There is no author summary for this article yet. Authors can add summaries to their articles on ScienceOpen to make them more accessible to a non-specialist audience.
Abstract
DNA microarrays have recently been used for the purpose of monitoring expression levels
of thousands of genes simultaneously and identifying those genes that are differentially
expressed. The probability that a false identification (type I error) is committed
can increase sharply when the number of tested genes gets large. Correlation between
the test statistics attributed to gene co-regulation and dependency in the measurement
errors of the gene expression levels further complicates the problem. In this paper
we address this very large multiplicity problem by adopting the false discovery rate
(FDR) controlling approach. In order to address the dependency problem, we present
three resampling-based FDR controlling procedures, that account for the test statistics
distribution, and compare their performance to that of the naïve application of the
linear step-up procedure in Benjamini and Hochberg (1995).

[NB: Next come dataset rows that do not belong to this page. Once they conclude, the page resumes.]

## src/rtl/kdtree_stream_loader.sv

```systemverilog
// kd-tree stream loader: turns the serial FIFO word stream into node,
// leaf and query table writes (nodes, then leaves, then queries).
//
// Ports:
//   clk, rst             core clock, synchronous active-high reset
//   load_kdtree          one-cycle start pulse (ignored unless idle)
//   in_fifo_*            FWFT FIFO read side (rempty_n, rdata, rdeq)
//   node_w*              internal-node table write (addr, idx, median)
//   leaf_w*              leaf memory write (addr, slot, patch, pidx)
//   query_w*             query buffer write (addr, patch)
//   busy, load_done      load in progress / load completed (level)
module kdtree_stream_loader #(
  parameter int DATA_WIDTH = 11,
  parameter int PATCH_SIZE = 5,
  parameter int LEAF_SIZE  = 8,
  parameter int NUM_LEAVES = 64,
  parameter int NUM_QUERYS = 494,
  parameter int IDX_WIDTH  = 3,
  localparam int AW = $clog2(NUM_LEAVES),
  localparam int SW = $clog2(LEAF_SIZE),
  localparam int QW = $clog2(NUM_QUERYS),
  localparam int CW = $clog2(PATCH_SIZE + 1),
  localparam int PW = PATCH_SIZE * DATA_WIDTH
) (
  input  logic                  clk,
  input  logic                  rst,
  input  logic                  load_kdtree,
  input  logic                  in_fifo_rempty_n,
  input  logic [DATA_WIDTH-1:0] in_fifo_rdata,
  output logic                  in_fifo_rdeq,
  output logic                  node_wen,
  output logic [AW-1:0]         node_waddr,
  output logic [IDX_WIDTH-1:0]  node_widx,
  output logic [DATA_WIDTH-1:0] node_wmedian,
  output logic                  leaf_wen,
  output logic [AW-1:0]         leaf_waddr,
  output logic [SW-1:0]         leaf_wslot,
  output logic [PW-1:0]         leaf_wpatch,
  output logic [DATA_WIDTH-1:0] leaf_wpidx,
  output logic                  query_wen,
  output logic [QW-1:0]         query_waddr,
  output logic [PW-1:0]         query_wpatch,
  output logic                  busy,
  output logic                  load_done
);

  typedef enum logic [2:0] {
    S_IDLE,
    S_NODES,
    S_LEAVES,
    S_QUERIES,
    S_DONE
  } state_t;

  localparam logic [AW-1:0] LAST_NODE  = AW'(NUM_LEAVES - 2);
  localparam logic [AW-1:0] LAST_LEAF  = AW'(NUM_LEAVES - 1);
  localparam logic [SW-1:0] LAST_SLOT  = SW'(LEAF_SIZE - 1);
  localparam logic [QW-1:0] LAST_QUERY = QW'(NUM_QUERYS - 1);
  localparam logic [CW-1:0] LAST_COMP  = CW'(PATCH_SIZE - 1);
  localparam logic [CW-1:0] PIDX_COMP  = CW'(PATCH_SIZE);

  state_t                                 state;
  logic [CW-1:0]                          comp;
  logic [AW-1:0]                          node_cnt;
  logic [AW-1:0]                          leaf_cnt;
  logic [SW-1:0]                          slot_cnt;
  logic [QW-1:0]                          query_cnt;
  logic [IDX_WIDTH-1:0]                   idx_q;
  logic [PATCH_SIZE-1:0][DATA_WIDTH-1:0]  patch_q;
  logic [PW-1:0]                          query_patch;
  logic                                   take;

  assign in_fifo_rdeq = busy & in_fifo_rempty_n;
  assign take         = in_fifo_rdeq;

  // Query records end on the last component itself, so the written
  // patch merges the head word into the top component slot.
  always_comb begin
    query_patch = patch_q;
    query_patch[PW-1 -: DATA_WIDTH] = in_fifo_rdata;
  end

  always_ff @(posedge clk) begin
    if (rst) begin
      state        <= S_IDLE;
      comp         <= '0;
      node_cnt     <= '0;
      leaf_cnt     <= '0;
      slot_cnt     <= '0;
      query_cnt    <= '0;
      idx_q        <= '0;
      patch_q      <= '0;
      node_wen     <= 1'b0;
      node_waddr   <= '0;
      node_widx    <= '0;
      node_wmedian <= '0;
      leaf_wen     <= 1'b0;
      leaf_waddr   <= '0;
      leaf_wslot   <= '0;
      leaf_wpatch  <= '0;
      leaf_wpidx   <= '0;
      query_wen    <= 1'b0;
      query_waddr  <= '0;
      query_wpatch <= '0;
      busy         <= 1'b0;
      load_done    <= 1'b0;
    end else begin
      node_wen  <= 1'b0;
      leaf_wen  <= 1'b0;
      query_wen <= 1'b0;
      unique case (state)
        S_IDLE: begin
          if (load_kdtree) begin
            state     <= S_NODES;
            busy      <= 1'b1;
            load_done <= 1'b0;
            comp      <= '0;
            node_cnt  <= '0;
            leaf_cnt  <= '0;
            slot_cnt  <= '0;
            query_cnt <= '0;
          end
        end
        S_NODES: begin
          if (take) begin
            if (comp == '0) begin
              idx_q <= in_fifo_rdata[IDX_WIDTH-1:0];
              comp  <= CW'(1);
            end else begin
              comp         <= '0;
              node_wen     <= 1'b1;
              node_waddr   <= node_cnt;
              node_widx    <= idx_q;
              node_wmedian <= in_fifo_rdata;
              node_cnt     <= node_cnt + 1'b1;
              if (node_cnt == LAST_NODE) state <= S_LEAVES;
            end
          end
        end
        S_LEAVES: begin
          if (take) begin
            if (comp == PIDX_COMP) begin
              comp        <= '0;
              leaf_wen    <= 1'b1;
              leaf_waddr  <= leaf_cnt;
              leaf_wslot  <= slot_cnt;
              leaf_wpatch <= patch_q;
              leaf_wpidx  <= in_fifo_rdata;
              if (slot_cnt == LAST_SLOT) begin
                slot_cnt <= '0;
                leaf_cnt <= leaf_cnt + 1'b1;
                if (leaf_cnt == LAST_LEAF) state <= S_QUERIES;
              end else begin
                slot_cnt <= slot_cnt + 1'b1;
              end
            end else begin
              patch_q[comp] <= in_fifo_rdata;
              comp          <= comp + 1'b1;
            end
          end
        end
        S_QUERIES: begin
          if (take) begin
            if (comp == LAST_COMP) begin
              comp         <= '0;
              query_wen    <= 1'b1;
              query_waddr  <= query_cnt;
              query_wpatch <= query_patch;
              query_cnt    <= query_cnt + 1'b1;
              if (query_cnt == LAST_QUERY) begin
                state <= S_DONE;
                busy  <= 1'b0;
              end
            end else begin
              patch_q[comp] <= in_fifo_rdata;
              comp          <= comp + 1'b1;
            end
          end
        end
        S_DONE: begin
          state     <= S_IDLE;
          load_done <= 1'b1;
        end
        default: state <= S_IDLE;
      endcase
    end
  end

endmodule

```

## config.mk

```make
export PLATFORM = sky130hd
export DESIGN_NAME = kdtree_stream_loader
export DESIGN_NICKNAME = d
export VERILOG_FILES = /design/src/rtl/kdtree_stream_loader.sv
export SDC_FILE = /design/constraint.sdc
export NUM_CORES = 1
export LEC_CHECK = 0
export BUFFER_PORTS_ARGS = -buffer_cell sky130_fd_sc_hd__clkbuf_2
export CELL_PAD_IN_SITES_DETAIL_PLACEMENT = 0
export CELL_PAD_IN_SITES_GLOBAL_PLACEMENT = 1
export CORE_MARGIN = 2
export CORE_UTILIZATION = 44
export CTS_CLUSTER_DIAMETER = 100
export DETAILED_ROUTE_END_ITERATION = 10
export PLACE_DENSITY_LB_ADDON = 0.1
export RECOVER_POWER = 100
export SLEW_MARGIN = 20
export SYNTH_ARGS = -nofsm -noshare
export SYNTH_HDL_FRONTEND = slang
export SYNTH_SLANG_ARGS = --single-unit
export TNS_END_PERCENT = 10
```

## constraint.sdc

```tcl
create_clock -name clk -period 4.78 [get_ports clk]
set_input_delay 0.717 -clock clk [delete_from_list [all_inputs] [get_ports clk]]
set_output_delay 0.717 -clock clk [all_outputs]
set_load 0.01 [all_outputs]
```

Word level (Yosys, flattened, before mapping):

Index checks and enable logic that the tools add are counted.
Widths: inputs -> output; s select.

* register bits: 252
* input bits: 15
* output and inout bits: 165
* word-level logic and storage cells: 141

* $add $sub $neg: 5
* $lt $le $gt $ge: 2
* eq/ne operators: 23
* muxes and demuxes: 54
* bitwise logic cells: 6
* reduce and logical (&&, ||, !) cells: 25

Operators by type and width (number)
* $mux 55: 4
* $pmux 55 s2: 1
* $mux 3: 20
* $bwmux 55: 1
* $mux 6: 6
* $demux 11 s3: 1
* $mux 9: 3
* $ne 2x2->1 const B: 13
* $pmux 3 s4: 2
* $pmux 6 s2: 2
* $reduce_and 5->1: 4
* $pmux 9 s2: 1
* $add 6x1->6 const B: 2
* $eq 3x3->1 const B: 4
* $eq 6x6->1 const B: 2
* $reduce_and 3->1: 4
* $reduce_and 4->1: 3
* $mux 11: 1
* $reduce_and 11->1: 1
* $reduce_bool 2->1: 5
* $add 9x1->9 const B: 1
* $eq 9x9->1 const B: 1
* $mux 1: 9
* $reduce_or 3->1: 3
* 13 further kinds: 21

Longest topological paths before layout:

* word-level depth: 8
* depth in mapped cells: 8
* gate-level depth less buffers: 7

Worst setup path after synthesis:

No wires, ideal clock.

* kind: register to register
* start point: register comp[0]
* end point: register state[1]
* library setup time: 0.116 ns
* arrival time: 1.856 ns
* required time: 4.664 ns
* setup slack: 2.808 ns
* stages on the path, launching flop included: 8
* buffers on the path: 0
* clock period less this slack: 1.972 ns
* cells stage by stage: dfxtp_1 inv_1 ha_1 nor2b_1 nor3_1 o221ai_2 or4_1 o211a_1

* word-level cells in the longest chain between the ends: 3
* elaborated cells on any way between the ends: 7
* those cells by class: 5 x eq/ne; 2 x reduce/logical

RTL lines
* start, declared: RTL line 63 `logic [CW-1:0] comp;`
* start signal, assigned: RTL line 158 `comp <= comp + 1'b1;`
* start signal, assigned: RTL line 176 `comp <= comp + 1'b1;`
* $eq 3x3->1 (tied with other cells): RTL line 142 `if (comp == PIDX_COMP) begin`
* $ne 2x2->1 (no source line)
* $reduce_and 11->1 (no source line) (*)
* end signal, assigned: RTL line 136 `if (node_cnt == LAST_NODE) state <= S_LEAVES;`
* end signal, assigned: RTL line 152 `if (leaf_cnt == LAST_LEAF) state <= S_QUERIES;`
* end signal, assigned: RTL line 171 `state <= S_DONE;`
* end, declared: RTL line 62 `state_t state;`

Every way passes the cells marked *; elsewhere a longest branch is shown, timed or not.
A chain may end at the register's enable or synchronous reset.

Worst setup path in the final report:

* start point: register state[2]
* end point: register query_wpatch[12]

* word-level cells in the longest chain between the ends: 2

RTL lines
* start signal, assigned: RTL line 85 `state <= S_IDLE;`
* start signal, assigned: RTL line 114 `state <= S_NODES;`
* start signal, assigned: RTL line 136
* $eq 3x2->1: RTL line 111 `unique case (state)`
* $reduce_and 3->1 (no source line)
* end signal, assigned: RTL line 168 `query_wpatch <= query_patch;`
* end, declared: RTL line 42 `output logic [PW-1:0] query_wpatch,`

Every way passes these cells.

==> results.toml <==
[run_status]
status = "finished with violations"
violations = "capacitance limit, slew limit"

[clock_network]
ctsRootBufferMaster = "clkbuf_16"
clkTransAtPathRegs_ns = 0.06
cts_hold_buf = 0
post-cts-setup-buffers = 0
htreeDepth = 1
cts_sinks = 252
clkLatencyLatePin_ns = 0.53
numCtsBuffers = 28
post_cts_resized = 0
cts_tree = "built"
cts_max_path_buffers = 3

[cells_and_area]
fin_util_pct = 53.01
area_growth_pct = 17.84
n_antenna_cell = 0
final_cell_mix = "324 x nand2_1, 252 x dfxtp_1, 168 x a21oi_1"
final_common_cell = "nand2_1"
drive_gt1_share_pct = 7.845
fin_nets = 1265

[logic_synthesis]
synth_edf_count = 0
synth.distinct_cells = 56
synthArstFlopShare_pct = 0
yosysSeqAreaShare_pct = 53.01
synth_area_per_cell_um2 = 8.628
syn_inst = 1103
syn_nets = 1128
synth-seq-cells = 252
synth_area_um2 = 9517
yosysTopAreaCellShare_pct = 53.01
ys_top_cells_by_area = "dfxtp_1 53%, nand2_1 13%, a21oi_1 8.8%"
synth_top_area_cell = "dfxtp_1"
synth_ff_type = "dfxtp_1"
ys_warn_count = 0

[sta]
max_freq_ghz = 0.2738
worst_pin_slew_ns = 2.716
worst_slack_ns = 1.128
min_period_ns = 3.652
skew_ns = 0.01173
tns_ns = 0
whs_ns = 0.4521
setup_viol = 0
final_max_slew_viol_count = 218
hold_viol_final = 0
slew_headroom_pct = -81.09
rsz0062_at_grt = "false"
min_period_over_period_pct = 76.40

[power_and_ir_drop]
comb_power_share_pct = 8.5
p_clk_share_pct = 46.4
internal_power_w = 0.003678
p_per_area_nw_per_um2 = 434.1
leakagePower_nw = 3.879
power_frac_seq_pct = 45.1
power_switching_w = 0.001191
ir_drop_mv = 0.2580
p_sw_share_pct = 24.46

[setup_path]
critPathLaunchType = "flop"
path_buf_inv = 1
critPathTopFamily = "simple AND/OR/NAND/NOR gates"
path_cells = "nand4b_1 > or2_1 > buf_4 > nand2_1 > a21oi_1"
cp_max_fo = 45
cp.arrival_ns = 4.06
worstPathRequired_ns = 5.19
worstSetupPathType = "reg -> reg"
slowest_delay_ns = 1.44
crit_path_top_delay_cell = "or2_1"
crit_path_end_kind = "flop"

[floorplanning]
die_h_um = 151.1
die_x_um = 151.1
rows = 53
pin_count = 180
coreArea_um2 = 21150
dieArea_um2 = 22820
start_util_pct = 44.99

[min_path]
hold_path_class = "reg -> reg"

[detailed_routing]
dr.pass1.iters = 6
via_count = 7771
viasPerCell = 5.056
wl_per_cell_um = 16.54
drt-initial-drc-count = 417
drt-total-wl_um = 25430
final_antenna_net_count = 0
drc = 0

[place]
dp_slack_ns = 1.859
dp_hpwl_um = 15830
port_buffers = 179
place_congestion = 0.8183

[run]
maxCapViolCount = 3

[grt]
use_met1_pct = 31.22
grt_max_degree = 132
met2_usage_pct = 33.20
use_met3_pct = 4.247
grt_pass1_vias = 7072
gr-total-overflow = 0
grt_pass1_wl_um = 38700
grt_antenna_before_repair = 0
track_usage_pct = 21.55
grt_busiest_layer = "met2"
-- stage by stage --
step | cells | area [um2] | total power [W]
after floorplan | 1103 | 9517 | 0.002565
after global placement | 1485 | 10460 | 0.002666
after detailed placement | 1485 | 10460 | 0.002666
after CTS | 1537 | 11450 | 0.004929
after global routing | 1537 | 11210 | 0.005054
final | 1537 | 11210 | 0.004869
-- worst paths after layout --
check	start	end	slack, ns	depth (start not counted)
worst max-delay path	state[2]	query_wpatch[12]	1.13	5
worst min-delay path	query_wpatch[8]	query_wpatch[8]	0.45	2
worst max register to register	state[2]	query_wpatch[12]	1.13	5
worst min register to register	query_wpatch[8]	query_wpatch[8]	0.45	2
-- worst min-delay path, stage by stage (launching register included) --
cell and delay (ns):
dfxtp_1 0.30, nand2_1 0.05, a21oi_1 0.05
-- power groups by stage --
stage / clock (W) / sequential, W / combinational, W
floorplan: 0 / 0.00220 / 0.000362
global placement: 0 / 0.00224 / 0.000422
detailed placement: 0 / 0.00224 / 0.000422
CTS: 0.00231 / 0.00220 / 0.000423
global route: 0.00240 / 0.00220 / 0.000456
finish: 0.00226 / 0.00219 / 0.000416
-- synthesized netlist by cell type (3+ instances only) --
master	instances
nor3b_1	3
nor4_1	4
nand4_1	6
nand2b_1	5
xor2_1	4
dfxtp_1	252
nand2_1	324
ha_1	10
o21ai_0	4
nor3_1	9
mux2i_1	62
buf_4	6
nor2_1	95
nand3_1	11
buf_2	24
xnor2_1	13
inv_1	5
buf_6	7
clkbuf_1	45
a21oi_1	168
-- kinds of logic after synthesis --
logic type	after synthesis	synth area share [%]
adder cells (fa/ha/maj)	10	1.315
AO/OA/AOI/OAI	188	10.78
multiplexers	63	6.640
buffers and inverters	88	4.575
XOR/XNOR	17	1.565
flip-flops	252	53.01
AND/OR/NAND/NOR	485	22.11
-- flip-flops by register name, summed over array words and instances (netlist names), 3 cells and up --
| signal | flops |
|---|---|
| node_widx | 3 |
| leaf_waddr | 6 |
| patch_q | 55 |
| leaf_wpidx | 11 |
| leaf_wpatch | 55 |
| node_waddr | 6 |
| node_cnt | 6 |
| query_wpatch | 55 |
| query_waddr | 9 |
| idx_q | 3 |
| node_wmedian | 11 |
| comp | 3 |
| state | 3 |
| leaf_cnt | 6 |
| leaf_wslot | 3 |
| slot_cnt | 3 |
| query_cnt | 9 |
-- routing by layer --
metal  share of wire [%]  wire length (um)
met1                  48             12300
met2                  44             11120
met3                 6.2              1577
met4                 1.7               423
met5                   0                 0
-- cell type report --
type | instances | area (um2)
clock inverter | 16 | 188.9
fill | 2119 | 9940
tap | 275 | 344.1
inverter | 6 | 22.52
multi-input combinational | 763 | 4034
timing repair buffer | 189 | 778.2
clock buffer | 36 | 802.0
sequential | 252 | 5045
(Power assumes the default switching activity.)
**src/rtl/player_cmd_scheduler.sv**
```systemverilog
// player_cmd_scheduler
// Latches front-panel button pulses as pending requests, serves them one at a
// time in fixed priority (play > next > prev > volup > voldn), owns the
// play/track/volume state and presents each change as a valid/ready command.
//
// state | meaning
// IDLE  | no command outstanding; picks the highest-priority pending request
// ISSUE | command held on cmd_code/cmd_arg until cmd_ready
module player_cmd_scheduler #(
  parameter int NUM_TRACKS = 10,
  parameter int TRACK_W    = 4,
  parameter int VOL_STEP   = 16,
  parameter int VOL_INIT   = 128
) (
  input  logic               clk,
  input  logic               reset,
  input  logic               btn_play,
  input  logic               btn_next,
  input  logic               btn_prev,
  input  logic               btn_volup,
  input  logic               btn_voldn,
  output logic               cmd_valid,
  input  logic               cmd_ready,
  output logic [1:0]         cmd_code,
  output logic [7:0]         cmd_arg,
  output logic               playing,
  output logic [TRACK_W-1:0] track,
  output logic [7:0]         volume
);

  typedef enum logic {IDLE, ISSUE} state_t;

  localparam logic [1:0] CODE_PLAY   = 2'd0;
  localparam logic [1:0] CODE_PAUSE  = 2'd1;
  localparam logic [1:0] CODE_TRACK  = 2'd2;
  localparam logic [1:0] CODE_VOLUME = 2'd3;

  localparam int REQ_PLAY  = 0;
  localparam int REQ_NEXT  = 1;
  localparam int REQ_PREV  = 2;
  localparam int REQ_VOLUP = 3;
  localparam int REQ_VOLDN = 4;

  localparam logic [TRACK_W-1:0] TRACK_LAST = TRACK_W'(NUM_TRACKS - 1);
  localparam logic [TRACK_W-1:0] TRACK_ONE  = TRACK_W'(1);
  localparam logic [7:0]         VOL_STEP_B = 8'(VOL_STEP);
  localparam logic [7:0]         VOL_UP_LIM = 8'(255 - VOL_STEP);
  localparam logic [7:0]         VOL_MAX    = 8'hFF;
  localparam logic [7:0]         VOL_RST    = 8'(VOL_INIT);

  state_t               state;
  logic [4:0]           pending;
  logic [4:0]           btn_vec;
  logic [4:0]           sel;
  logic [TRACK_W-1:0]   track_inc;
  logic [TRACK_W-1:0]   track_dec;
  logic [7:0]           vol_up;
  logic [7:0]           vol_dn;

  assign btn_vec = {btn_voldn, btn_volup, btn_prev, btn_next, btn_play};

  // One-hot pick of the highest-priority pending request, only while IDLE
  always_comb begin
    sel = '0;
    if (state == IDLE) begin
      if (pending[REQ_PLAY])       sel[REQ_PLAY]  = 1'b1;
      else if (pending[REQ_NEXT])  sel[REQ_NEXT]  = 1'b1;
      else if (pending[REQ_PREV])  sel[REQ_PREV]  = 1'b1;
      else if (pending[REQ_VOLUP]) sel[REQ_VOLUP] = 1'b1;
      else if (pending[REQ_VOLDN]) sel[REQ_VOLDN] = 1'b1;
    end
  end

  // Candidate new track/volume values with wrap and saturation applied
  always_comb begin
    track_inc = (track == TRACK_LAST) ? '0 : track + TRACK_ONE;
    track_dec = (track == '0) ? TRACK_LAST : track - TRACK_ONE;
    vol_up    = (volume > VOL_UP_LIM) ? VOL_MAX : volume + VOL_STEP_B;
    vol_dn    = (volume < VOL_STEP_B) ? 8'd0 : volume - VOL_STEP_B;
  end

  // Pending requests: a new pulse wins over the clear of the bit being served
  always_ff @(posedge clk) begin
    if (!reset) begin
      pending <= '0;
    end else begin
      pending <= (pending & ~sel) | btn_vec;
    end
  end

  // Scheduler FSM with registered command outputs and player state
  always_ff @(posedge clk) begin
    if (!reset) begin
      state     <= IDLE;
      cmd_valid <= 1'b0;
      cmd_code  <= CODE_PLAY;
      cmd_arg   <= 8'd0;
      playing   <= 1'b0;
      track     <= '0;
      volume    <= VOL_RST;
    end else begin
      case (state)
        IDLE: begin
          if (sel[REQ_PLAY]) begin
            playing   <= ~playing;
            cmd_code  <= playing ? CODE_PAUSE : CODE_PLAY;
            cmd_arg   <= 8'd0;
            cmd_valid <= 1'b1;
            state     <= ISSUE;
          end else if (sel[REQ_NEXT]) begin
            track     <= track_inc;
            cmd_code  <= CODE_TRACK;
            cmd_arg   <= 8'(track_inc);
            cmd_valid <= 1'b1;
            state     <= ISSUE;
          end else if (sel[REQ_PREV]) begin
            track     <= track_dec;
            cmd_code  <= CODE_TRACK;
            cmd_arg   <= 8'(track_dec);
            cmd_valid <= 1'b1;
            state     <= ISSUE;
          end else if (sel[REQ_VOLUP]) begin
            // Already at full scale: request is consumed silently
            if (volume != VOL_MAX) begin
              volume    <= vol_up;
              cmd_code  <= CODE_VOLUME;
              cmd_arg   <= vol_up;
              cmd_valid <= 1'b1;
              state     <= ISSUE;
            end
          end else if (sel[REQ_VOLDN]) begin
            if (volume != 8'd0) begin
              volume    <= vol_dn;
              cmd_code  <= CODE_VOLUME;
              cmd_arg   <= vol_dn;
              cmd_valid <= 1'b1;
              state     <= ISSUE;
            end
          end
        end
        ISSUE: begin
          if (cmd_ready) begin
            cmd_valid <= 1'b0;
            state     <= IDLE;
          end
        end
        default: begin
          cmd_valid <= 1'b0;
          state     <= IDLE;
        end
      endcase
    end
  end

endmodule
```
`config.mk`:
```
export PLATFORM = sky130hd
export DESIGN_NAME = lsu_flat
export DESIGN_NICKNAME = d
export VERILOG_FILES = /design/src/rtl/lsu_pkg.sv /design/src/rtl/lsu_if.sv /design/src/rtl/lsu_format.sv /design/src/rtl/lsu.sv /design/src/flat_wrapper.sv
export SDC_FILE = /design/constraint.sdc
export NUM_CORES = 1
export LEC_CHECK = 0
export BUFFER_PORTS_ARGS = -buffer_cell sky130_fd_sc_hd__buf_2
export CORE_ASPECT_RATIO = 2
export CORE_UTILIZATION = 30
export CTS_CLUSTER_DIAMETER = 120
export DETAILED_ROUTE_END_ITERATION = 7
export PLACE_DENSITY_LB_ADDON = 0.1
export SYNTH_ARGS = -nofsm -noshare
export SYNTH_HDL_FRONTEND = slang
export SYNTH_HIERARCHICAL = 1
export SYNTH_SLANG_ARGS = --single-unit
export TNS_END_PERCENT = 50
```
`constraint.sdc`:
```
create_clock -name clk -period 2.2 [get_ports clk]
set_input_delay 0.22 -clock clk [delete_from_list [all_inputs] [get_ports clk]]
set_output_delay 0.22 -clock clk [all_outputs]
set_load 0.005 [all_outputs]
```
### src/rtl/aes_round_ctrl.sv
`default_nettype none
// +--------------------------------------------------------------------------+
// | Module  : aes_round_ctrl                                                 |
// | Brief   : AES encrypt round sequencer: ark/round/mix strobes and rcon.   |
// |           Optional stall input when AES_CTRL_STALL_EN is defined.        |
// | Revision: 1.0 - initial release                                          |
// +--------------------------------------------------------------------------+
module aes_round_ctrl #(
  parameter  int NR = 10,
  localparam int RW = $clog2(NR + 1)
) (
  input  logic          clk,
  input  logic          rst,
  input  logic          in_valid,
  output logic          in_ready,
  output logic          ark_init,
  output logic          round_en,
  output logic          mix_en,
  output logic [RW-1:0] round,
  output logic          rcon_step,
  output logic [7:0]    rcon,
  output logic          out_valid,
  input  logic          out_ready
`ifdef AES_CTRL_STALL_EN
  ,
  input  logic          stall
`endif
);

  generate
    if (NR != 10 && NR != 14) begin : g_bad_nr
      $error("aes_round_ctrl: NR must be 10 or 14");
    end
  endgenerate

  localparam logic [1:0]    c_IDLE    = 2'd0;
  localparam logic [1:0]    c_INIT    = 2'd1;
  localparam logic [1:0]    c_ROUND   = 2'd2;
  localparam logic [1:0]    c_DONE    = 2'd3;
  localparam logic [RW-1:0] c_NR_LAST = RW'(NR);

  logic [1:0]    state_q, state_d;
  logic [RW-1:0] round_q, round_d;
  logic [7:0]    rcon_q, rcon_d;
  logic          ark_q, ark_d;
  logic          ren_q, ren_d;
  logic          mix_q, mix_d;
  logic          step_q, step_d;
  logic          ov_q, ov_d;
  logic          w_stall;
  logic          w_adv;
  logic [7:0]    w_xtime;

`ifdef AES_CTRL_STALL_EN
  assign w_stall = stall && ((state_q == c_INIT) || (state_q == c_ROUND));
`else
  assign w_stall = 1'b0;
`endif

  assign w_xtime = {rcon_q[6:0], 1'b0} ^ (rcon_q[7] ? 8'h1B : 8'h00);

  always_ff @(posedge clk) begin
    if (rst) begin
      state_q <= c_IDLE;
      round_q <= '0;
      rcon_q  <= 8'h00;
      ark_q   <= 1'b0;
      ren_q   <= 1'b0;
      mix_q   <= 1'b0;
      step_q  <= 1'b0;
      ov_q    <= 1'b0;
    end else begin
      state_q <= state_d;
      round_q <= round_d;
      rcon_q  <= rcon_d;
      ark_q   <= ark_d;
      ren_q   <= ren_d;
      mix_q   <= mix_d;
      step_q  <= step_d;
      ov_q    <= ov_d;
    end
  end

  // w_adv marks entry into a new active round on the coming edge
  always_comb begin
    state_d = state_q;
    round_d = round_q;
    rcon_d  = rcon_q;
    w_adv   = 1'b0;
    case (state_q)
      c_IDLE: begin
        if (in_valid) begin
          state_d = c_INIT;
          round_d = '0;
          rcon_d  = 8'h00;
        end
      end
      c_INIT: begin
        if (!w_stall) begin
          state_d = c_ROUND;
          round_d = RW'(1);
          w_adv   = 1'b1;
        end
      end
      c_ROUND: begin
        if (!w_stall) begin
          if (round_q == c_NR_LAST) begin
            state_d = c_DONE;
          end else begin
            round_d = round_q + 1'b1;
            w_adv   = 1'b1;
          end
        end
      end
      c_DONE: begin
        if (out_ready) begin
          state_d = c_IDLE;
          round_d = '0;
          rcon_d  = 8'h00;
        end
      end
      default: state_d = c_IDLE;
    endcase
    // AES-256 consumes a round constant only every second round
    if (w_adv && ((NR != 14) || !round_d[0])) begin
      rcon_d = (rcon_q == 8'h00) ? 8'h01 : w_xtime;
    end
  end

  always_comb begin
    ark_d  = (state_q == c_IDLE) && in_valid;
    ren_d  = w_adv;
    step_d = w_adv && ((NR != 14) || !round_d[0]);
    mix_d  = w_stall ? mix_q : (w_adv && (round_d != c_NR_LAST));
    ov_d   = (state_d == c_DONE);
  end

  assign in_ready  = (state_q == c_IDLE);
  assign ark_init  = ark_q;
  assign round_en  = ren_q;
  assign mix_en    = mix_q;
  assign round     = round_q;
  assign rcon_step = step_q;
  assign rcon      = rcon_q;
  assign out_valid = ov_q;

endmodule
`default_nettype wire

The procedures are studied
using simulated microarray data, and their performance is examined relative to their
ease of implementation.
Comparative simulation analysis shows that all four FDR controlling procedures control
the FDR at the desired level, and retain substantially more power then the family-wise
error rate controlling procedures. In terms of power, using resampling of the marginal
distribution of each test statistics substantially improves the performance over the
naïve one. The highest power is achieved, at the expense of a more sophisticated algorithm,
by the resampling-based procedures that resample the joint distribution of the test
statistics and estimate the level of FDR control.
An R program that adjusts p-values using FDR controlling procedures is freely available
over the Internet at www.math.tau.ac.il/~ybenja.